Abstract
1- Introduction
2- Price effects of FTAs
3- The estimation results
4- Conclusion
References
Abstract
Most previous studies have examined extensively the economic effects of free trade agreements (FTAs) such as their effects on economic growth, income distribution across industries, price competitiveness for international trade, trade volume, and the price of a commodity, but not very much on inflation rates. This study empirically estimates how much FTAs affect domestic inflation rates. From the cross-country panel data analysis of 34 OECD countries over the period 1980-2014, the expansion of FTAs shows a significant negative effect on the Consumer Price Index inflation, which is more apparent than the traditionally used openness measure. The inflation reduction effect is more significant in countries with a low level of openness than those with a high level of openness.
Introduction
In recent decades, the inflation rates have been low in the OECD countries. In the 1980s, the average inflation rate of OECD countries was 10.6 percent, but it declined to 7.3 percent in the 1990s, 3.1 percent in the 2000s, and 1.8 percent in the 2010s.1 The reasons for this decline in consumer price inflation are likely to include various country-specific structural factors and external factors such as international commodity prices, crude oil prices, and low inflationary pressure from the slowdown of the world economy after the global financial crisis. Some argue that the expansion of low-priced Chinese exports produced with cheap labor may have contributed to the stabilization of global prices.2 Expansion of foreign trade means relatively low-priced imports of overseas goods, which stabilize domestic prices. The institutional change that has made a decisive contribution to the expansion of such trade is the proliferation of free trade agreements (FTAs). The main contents of bilateral or multilateral FTAs include the reduction of tariff rates and the easing or elimination of trade barriers, which could directly reduce the price of imported goods and contribute to the stabilization of consumer prices if imports were expanded.

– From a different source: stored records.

**src/rtl/uvp_pkg.sv**
```systemverilog
// Package of constants and types for the undervoltage protection element
package uvp_pkg;
   // Register byte offsets
   localparam logic [7:0] UVP_CTRL_OFS = 8'h00;
   localparam logic [7:0] UVP_ALM_PU_OFS = 8'h04;
   localparam logic [7:0] UVP_TRP_PU_OFS = 8'h08;
   localparam logic [7:0] UVP_DELAY_OFS = 8'h0C;
   localparam logic [7:0] UVP_STATUS_OFS = 8'h10;
   localparam logic [7:0] UVP_IRQ_STAT_OFS = 8'h14;
   localparam logic [7:0] UVP_IRQ_MASK_OFS = 8'h18;
   localparam logic [7:0] UVP_RESET_OFS = 8'h1C;

   // Control register fields
   localparam int UVP_ALM_MODE_POS = 0;
   localparam int UVP_TRP_MODE_POS = 2;
   localparam int UVP_ALM_RLY_POS = 4;
   localparam int UVP_TRP_RLY_POS = 8;
   localparam int UVP_ACT_STOP_POS = 12;
   localparam int UVP_ALM_EVT_POS = 13;
   localparam int UVP_VT_WIRE_POS = 14;
   // Pickup register fields: starting low, running high
   localparam int UVP_PU_START_POS = 0;
   localparam int UVP_PU_RUN_POS = 8;
   // Delay register fields: alarm low, trip high
   localparam int UVP_DLY_ALM_POS = 0;
   localparam int UVP_DLY_TRP_POS = 16;
   // Interrupt status bits
   localparam int UVP_IRQ_ALM_POS = 0;
   localparam int UVP_IRQ_TRP_POS = 1;
   localparam int UVP_IRQ_LOG_POS = 2;
   localparam int UVP_IRQ_W = 3;

   // Settings ranges in hundredths and tenths
   localparam logic [6:0] UVP_PU_MIN = 7'd50;
   localparam logic [6:0] UVP_PU_MAX = 7'd99;
   localparam logic [6:0] UVP_PU_SCALE = 7'd100;
   localparam logic [11:0] UVP_DLY_MAX = 12'd2550;

   // Reset values
   localparam logic [6:0] UVP_ALM_PU_RST = 7'd85;
   localparam logic [6:0] UVP_TRP_PU_RST = 7'd80;
   localparam logic [11:0] UVP_ALM_DLY_RST = 12'd30;
   localparam logic [11:0] UVP_TRP_DLY_RST = 12'd10;
   localparam logic [2:0] UVP_ALM_RLY_RST = 3'h1;
   localparam logic [2:0] UVP_TRP_RLY_RST = 3'h1;

   // Delay step timing
   localparam longint UVP_STEP_NS = 100_000_000;
   localparam longint UVP_CLK_NS = 8;
   localparam int UVP_STEP_CYCLES = int'(UVP_STEP_NS / UVP_CLK_NS);

   typedef enum logic [1:0]
   {
      UVP_MODE_OFF = 2'b00,
      UVP_MODE_LATCHED = 2'b01,
      UVP_MODE_UNLATCHED = 2'b10
   } uvp_mode_e;

   typedef enum logic [1:0]
   {
      UVP_VT_NONE = 2'b00,
      UVP_VT_WYE = 2'b01,
      UVP_VT_DELTA = 2'b10
   } uvp_vt_e;

   typedef enum logic [1:0]
   {
      UVP_MOT_STOPPED = 2'b00,
      UVP_MOT_STARTING = 2'b01,
      UVP_MOT_RUNNING = 2'b10
   } uvp_motor_e;

   // Line-to-line voltage magnitudes, same unit as rated voltage
   typedef struct packed
   {
      logic [15:0] vab;
      logic [15:0] vbc;
      logic [15:0] vca;
   } uvp_volt_s;

   // Output relay bundle
   typedef struct packed
   {
      logic alarm_relay;
      logic trip_relay;
      logic auxiliary_relay_one;
      logic auxiliary_relay_two;
   } uvp_relay_s;
endpackage : uvp_pkg

```
**src/rtl/uvp_delay_timer.sv**
```systemverilog
// Pickup delay timer counting 0.1 s steps while the condition holds
`timescale 1ns/1ps
module uvp_delay_timer
   import uvp_pkg::*;
#(
   parameter int DLY_W = 12
)
(
   input wire logic pclk,
   input wire logic presetn,
   input wire logic cond,
   input wire logic step,
   input wire logic [DLY_W-1:0] delay,
   output logic operate
);
   logic [DLY_W-1:0] cnt_ff;
   logic [DLY_W-1:0] nxt_cnt;

   always_comb
   begin
      nxt_cnt = cnt_ff;
      if (!cond)
      begin
         nxt_cnt = '0;
      end
      else if (step && (cnt_ff < delay))
      begin
         nxt_cnt = cnt_ff + 1'b1;
      end
   end

   always_ff @(posedge pclk or negedge presetn)
   begin
      if (!presetn)
      begin
         cnt_ff <= '0;
      end
      else
      begin
         cnt_ff <= nxt_cnt;
      end
   end

   assign operate = cond && (cnt_ff >= delay);
endmodule : uvp_delay_timer

```
**src/rtl/uvp_top.sv**
```systemverilog
// Undervoltage protection element with APB settings and relay outputs
//
// The APB register port and the address map were left to the implementer.
`timescale 1ns/1ps
// What this block does
// Alarm and trip each have mode off, latched or unlatched; off disables.
// Alarm drives any mix of alarm, auxiliary one and auxiliary two relays.
// Trip drives any mix of trip, auxiliary one and auxiliary two relays.
// All four pickups settable 0.50 to 0.99 of rated in 0.01 steps.
// Starting and running alarm pickups reset to 0.85 of rated.
// Alarm and trip delays settable 0.0 to 255.0 s in 0.1 s steps.
// Alarm delay resets to 3.0 s.
// Alarm event logging is an on/off setting, off at reset.
// Operate when any line voltage stays below the state's pickup for the delay.
// Alarm and trip use separate pickups and separate timers.
// Pickups are multiples of the rated nameplate voltage.
// Setting no blocks the element while stopped; yes keeps it active.
// Stopped means no phase current and starter reports open.
// With active-while-stopped yes, a trip holds while voltage stays absent.
// Element inactive unless voltage option fitted and wiring is not none.
// Use line-to-line voltages whatever the transformer wiring.
// A timer restarts from zero when all voltages recover first.
// Latched output holds until reset; unlatched drops when condition clears.
module uvp_top
   import uvp_pkg::*;
#(
   parameter int STEP_CYCLES = UVP_STEP_CYCLES
)
(
   input wire logic pclk,
   input wire logic presetn,
   input wire logic psel,
   input wire logic penable,
   input wire logic pwrite,
   input wire logic [7:0] paddr,
   input wire logic [31:0] pwdata,
   output logic [31:0] prdata,
   output logic pready,
   output logic pslverr,
   input wire uvp_volt_s line_volts,
   input wire logic [15:0] rated_voltage,
   input wire logic phase_current_present,
   input wire logic starter_closed,
   input wire logic motor_starting,
   input wire logic voltage_option_fitted,
   output uvp_relay_s relays,
   output logic event_log_strobe,
   output logic irq
);
   // Settings
   uvp_mode_e alm_mode_ff;
   uvp_mode_e trp_mode_ff;
   logic [2:0] alm_rly_ff;
   logic [2:0] trp_rly_ff;
   logic act_stop_ff;
   logic alm_evt_ff;
   uvp_vt_e vt_wire_ff;
   logic [6:0] alm_pu_start_ff;
   logic [6:0] alm_pu_run_ff;
   logic [6:0] trp_pu_start_ff;
   logic [6:0] trp_pu_run_ff;
   logic [11:0] alm_dly_ff;
   logic [11:0] trp_dly_ff;
   logic [UVP_IRQ_W-1:0] irq_stat_ff;
   logic [UVP_IRQ_W-1:0] irq_mask_ff;
   logic [31:0] prdata_ff;

   // Engine state
   logic [31:0] step_cnt_ff;
   logic step_ff;
   logic alm_latch_ff;
   logic trp_latch_ff;
   logic alm_prev_ff;
   logic trp_prev_ff;
   logic log_ff;
   uvp_relay_s relays_ff;

   logic wr_en;
   logic rd_setup;
   logic mapped;
   logic reset_cmd;
   uvp_motor_e motor_state;
   logic element_on;
   logic [6:0] alm_pu;
   logic [6:0] trp_pu;
   logic alm_below;
   logic trp_below;
   logic alm_op;
   logic trp_op;
   logic alm_out;
   logic trp_out;
   logic [UVP_IRQ_W-1:0] irq_evt;

   function automatic logic [6:0] clamp_pu(input logic [6:0] v);
      if (v < UVP_PU_MIN)
      begin
         return UVP_PU_MIN;
      end
      else if (v > UVP_PU_MAX)
      begin
         return UVP_PU_MAX;
      end
      return v;
   endfunction : clamp_pu

   function automatic logic [11:0] clamp_dly(input logic [11:0] v);
      return (v > UVP_DLY_MAX) ? UVP_DLY_MAX : v;
   endfunction : clamp_dly

   function automatic uvp_mode_e dec_mode(input logic [1:0] v);
      case (v)
         2'b01: return UVP_MODE_LATCHED;
         2'b10: return UVP_MODE_UNLATCHED;
         default: return UVP_MODE_OFF;
      endcase
   endfunction : dec_mode

   // Any one line voltage below pickup times rated
   function automatic logic any_below(input uvp_volt_s v, input logic [6:0] pu,
                                      input logic [15:0] rated);
      logic [23:0] lim;
      lim = 24'(pu) * 24'(rated);
      return ((24'(v.vab) * 24'(UVP_PU_SCALE)) < lim) ||
             ((24'(v.vbc) * 24'(UVP_PU_SCALE)) < lim) ||
             ((24'(v.vca) * 24'(UVP_PU_SCALE)) < lim);
   endfunction : any_below

   function automatic logic mode_output(input uvp_mode_e m, input logic op,
                                        input logic latched);
      case (m)
         UVP_MODE_LATCHED: return op || latched;
         UVP_MODE_UNLATCHED: return op;
         default: return 1'b0;
      endcase
   endfunction : mode_output

   // APB decode
   assign wr_en = psel && penable && pwrite;
   assign rd_setup = psel && !penable && !pwrite;
   assign mapped = (paddr[1:0] == 2'b00) && (paddr <= UVP_RESET_OFS);
   assign pready = 1'b1;
   assign pslverr = psel && penable && !mapped;
   assign prdata = prdata_ff;
   assign reset_cmd = wr_en && (paddr == UVP_RESET_OFS) && pwdata[0];

   always_ff @(posedge pclk or negedge presetn)
   begin
      if (!presetn)
      begin
         alm_mode_ff <= UVP_MODE_OFF;
         trp_mode_ff <= UVP_MODE_OFF;
         alm_rly_ff <= UVP_ALM_RLY_RST;
         trp_rly_ff <= UVP_TRP_RLY_RST;
         act_stop_ff <= 1'b0;
         alm_evt_ff <= 1'b0;
         vt_wire_ff <= UVP_VT_NONE;
      end
      else if (wr_en && (paddr == UVP_CTRL_OFS))
      begin
         alm_mode_ff <= dec_mode(pwdata[UVP_ALM_MODE_POS +: 2]);
         trp_mode_ff <= dec_mode(pwdata[UVP_TRP_MODE_POS +: 2]);
         alm_rly_ff <= pwdata[UVP_ALM_RLY_POS +: 3];
         trp_rly_ff <= pwdata[UVP_TRP_RLY_POS +: 3];
         act_stop_ff <= pwdata[UVP_ACT_STOP_POS];
         alm_evt_ff <= pwdata[UVP_ALM_EVT_POS];
         case (pwdata[UVP_VT_WIRE_POS +: 2])
            2'b01: vt_wire_ff <= UVP_VT_WYE;
            2'b10: vt_wire_ff <= UVP_VT_DELTA;
            default: vt_wire_ff <= UVP_VT_NONE;
         endcase
      end
   end

   always_ff @(posedge pclk or negedge presetn)
   begin
      if (!presetn)
      begin
         alm_pu_start_ff <= UVP_ALM_PU_RST;
         alm_pu_run_ff <= UVP_ALM_PU_RST;
         trp_pu_start_ff <= UVP_TRP_PU_RST;
         trp_pu_run_ff <= UVP_TRP_PU_RST;
         alm_dly_ff <= UVP_ALM_DLY_RST;
         trp_dly_ff <= UVP_TRP_DLY_RST;
      end
      else if (wr_en)
      begin
         if (paddr == UVP_ALM_PU_OFS)
         begin
            alm_pu_start_ff <= clamp_pu(pwdata[UVP_PU_START_POS +: 7]);
            alm_pu_run_ff <= clamp_pu(pwdata[UVP_PU_RUN_POS +: 7]);
         end
         if (paddr == UVP_TRP_PU_OFS)
         begin
            trp_pu_start_ff <= clamp_pu(pwdata[UVP_PU_START_POS +: 7]);
            trp_pu_run_ff <= clamp_pu(pwdata[UVP_PU_RUN_POS +: 7]);
         end
         if (paddr == UVP_DELAY_OFS)
         begin
            alm_dly_ff <= clamp_dly(pwdata[UVP_DLY_ALM_POS +: 12]);
            trp_dly_ff <= clamp_dly(pwdata[UVP_DLY_TRP_POS +: 12]);
         end
      end
   end

   // Read data captured in the setup phase
   always_ff @(posedge pclk or negedge presetn)
   begin
      if (!presetn)
      begin
         prdata_ff <= 32'h0;
      end
      else if (rd_setup)
      begin
         case (paddr)
            UVP_CTRL_OFS: prdata_ff <= 32'({vt_wire_ff, alm_evt_ff, act_stop_ff, 1'b0, trp_rly_ff,
                                            1'b0, alm_rly_ff, trp_mode_ff, alm_mode_ff});
            UVP_ALM_PU_OFS: prdata_ff <= 32'({1'b0, alm_pu_run_ff, 1'b0, alm_pu_start_ff});
            UVP_TRP_PU_OFS: prdata_ff <= 32'({1'b0, trp_pu_run_ff, 1'b0, trp_pu_start_ff});
            UVP_DELAY_OFS: prdata_ff <= 32'({4'h0, trp_dly_ff, 4'h0, alm_dly_ff});
            UVP_STATUS_OFS: prdata_ff <= 32'({motor_state, element_on, trp_latch_ff,
                                              alm_latch_ff, trp_op, alm_op});
            UVP_IRQ_STAT_OFS: prdata_ff <= 32'(irq_stat_ff);
            UVP_IRQ_MASK_OFS: prdata_ff <= 32'(irq_mask_ff);
            default: prdata_ff <= 32'h0;
         endcase
      end
   end

   // Motor state and element enable
   always_comb
   begin
      if (!phase_current_present && !starter_closed)
      begin
         motor_state = UVP_MOT_STOPPED;
      end
      else if (motor_starting)
      begin
         motor_state = UVP_MOT_STARTING;
      end
      else
      begin
         motor_state = UVP_MOT_RUNNING;
      end
   end

   assign element_on = voltage_option_fitted && (vt_wire_ff != UVP_VT_NONE) &&
                       ((motor_state != UVP_MOT_STOPPED) || act_stop_ff);

   assign alm_pu = (motor_state == UVP_MOT_STARTING) ? alm_pu_start_ff : alm_pu_run_ff;
   assign trp_pu = (motor_state == UVP_MOT_STARTING) ? trp_pu_start_ff : trp_pu_run_ff;
   assign alm_below = element_on && (alm_mode_ff != UVP_MODE_OFF) &&
                      any_below(line_volts, alm_pu, rated_voltage);
   assign trp_below = element_on && (trp_mode_ff != UVP_MODE_OFF) &&
                      any_below(line_volts, trp_pu, rated_voltage);

   // Delay step prescaler
   always_ff @(posedge pclk or negedge presetn)
   begin
      if (!presetn)
      begin
         step_cnt_ff <= 32'h0;
         step_ff <= 1'b0;
      end
      else if (step_cnt_ff >= 32'(STEP_CYCLES - 1))
      begin
         step_cnt_ff <= 32'h0;
         step_ff <= 1'b1;
      end
      else
      begin
         step_cnt_ff <= step_cnt_ff + 32'h1;
         step_ff <= 1'b0;
      end
   end

   uvp_delay_timer #(.DLY_W(12)) u_alm_timer
   (
      .pclk(pclk),
      .presetn(presetn),
      .cond(alm_below),
      .step(step_ff),
      .delay(alm_dly_ff),
      .operate(alm_op)
   );

   uvp_delay_timer #(.DLY_W(12)) u_trp_timer
   (
      .pclk(pclk),
      .presetn(presetn),
      .cond(trp_below),
      .step(step_ff),
      .delay(trp_dly_ff),
      .operate(trp_op)
   );

   // Latches, operate wins over reset command
   always_ff @(posedge pclk or negedge presetn)
   begin
      if (!presetn)
      begin
         alm_latch_ff <= 1'b0;
         trp_latch_ff <= 1'b0;
      end
      else
      begin
         alm_latch_ff <= (alm_mode_ff == UVP_MODE_LATCHED) &&
                         (alm_op || (alm_latch_ff && !reset_cmd));
         trp_latch_ff <= (trp_mode_ff == UVP_MODE_LATCHED) &&
                         (trp_op || (trp_latch_ff && !reset_cmd));
      end
   end

   assign alm_out = mode_output(alm_mode_ff, alm_op, alm_latch_ff);
   assign trp_out = mode_output(trp_mode_ff, trp_op, trp_latch_ff);

   always_ff @(posedge pclk or negedge presetn)
   begin
      if (!presetn)
      begin
         relays_ff <= '0;
      end
      else
      begin
         relays_ff.alarm_relay <= alm_out && alm_rly_ff[0];
         relays_ff.trip_relay <= trp_out && trp_rly_ff[0];
         relays_ff.auxiliary_relay_one <= (alm_out && alm_rly_ff[1]) ||
                                          (trp_out && trp_rly_ff[1]);
         relays_ff.auxiliary_relay_two <= (alm_out && alm_rly_ff[2]) ||
                                          (trp_out && trp_rly_ff[2]);
      end
   end

   assign relays = relays_ff;

   // Operate edges, event log and interrupts
   always_ff @(posedge pclk or negedge presetn)
   begin
      if (!presetn)
      begin
         alm_prev_ff <= 1'b0;
         trp_prev_ff <= 1'b0;
         log_ff <= 1'b0;
      end
      else
      begin
         alm_prev_ff <= alm_op;
         trp_prev_ff <= trp_op;
         log_ff <= alm_op && !alm_prev_ff && alm_evt_ff;
      end
   end

   assign event_log_strobe = log_ff;
   assign irq_evt[UVP_IRQ_ALM_POS] = alm_op && !alm_prev_ff;
   assign irq_evt[UVP_IRQ_TRP_POS] = trp_op && !trp_prev_ff;
   assign irq_evt[UVP_IRQ_LOG_POS] = log_ff;

   always_ff @(posedge pclk or negedge presetn)
   begin
      if (!presetn)
      begin
         irq_stat_ff <= '0;
         irq_mask_ff <= '0;
      end
      else
      begin
         if (wr_en && (paddr == UVP_IRQ_STAT_OFS))
         begin
            irq_stat_ff <= (irq_stat_ff & ~pwdata[UVP_IRQ_W-1:0]) | irq_evt;
         end
         else
         begin
            irq_stat_ff <= irq_stat_ff | irq_evt;
         end
         if (wr_en && (paddr == UVP_IRQ_MASK_OFS))
         begin
            irq_mask_ff <= pwdata[UVP_IRQ_W-1:0];
         end
      end
   end

   assign irq = |(irq_stat_ff & irq_mask_ff);
endmodule : uvp_top

```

This study attempts to estimate quantitatively how much the expansion of FTAs, separately from the effect of international trade on inflation rates, affected the domestic consumer price inflation rate. The objective of this study is to analyze how much the expansion of FTAs affects the inflation rate of each country based on the panel data analysis of 34 OECD countries for 1980–2014. We examine how much additional FTAs have affected the inflation rate in addition to the effect of international trade on domestic inflation, which has traditionally been focused. This study will not only be an empirical study of one aspect of the benefits of the FTA, but it will also have an implication for predicting the future trend of inflation rate by examining quantitatively how much the inflation rate stabilizes down due to the FTA expansion. This paper is organized as follows. Section 2 examines the previous studies on the economic effects or the price stabilization effects of FTAs.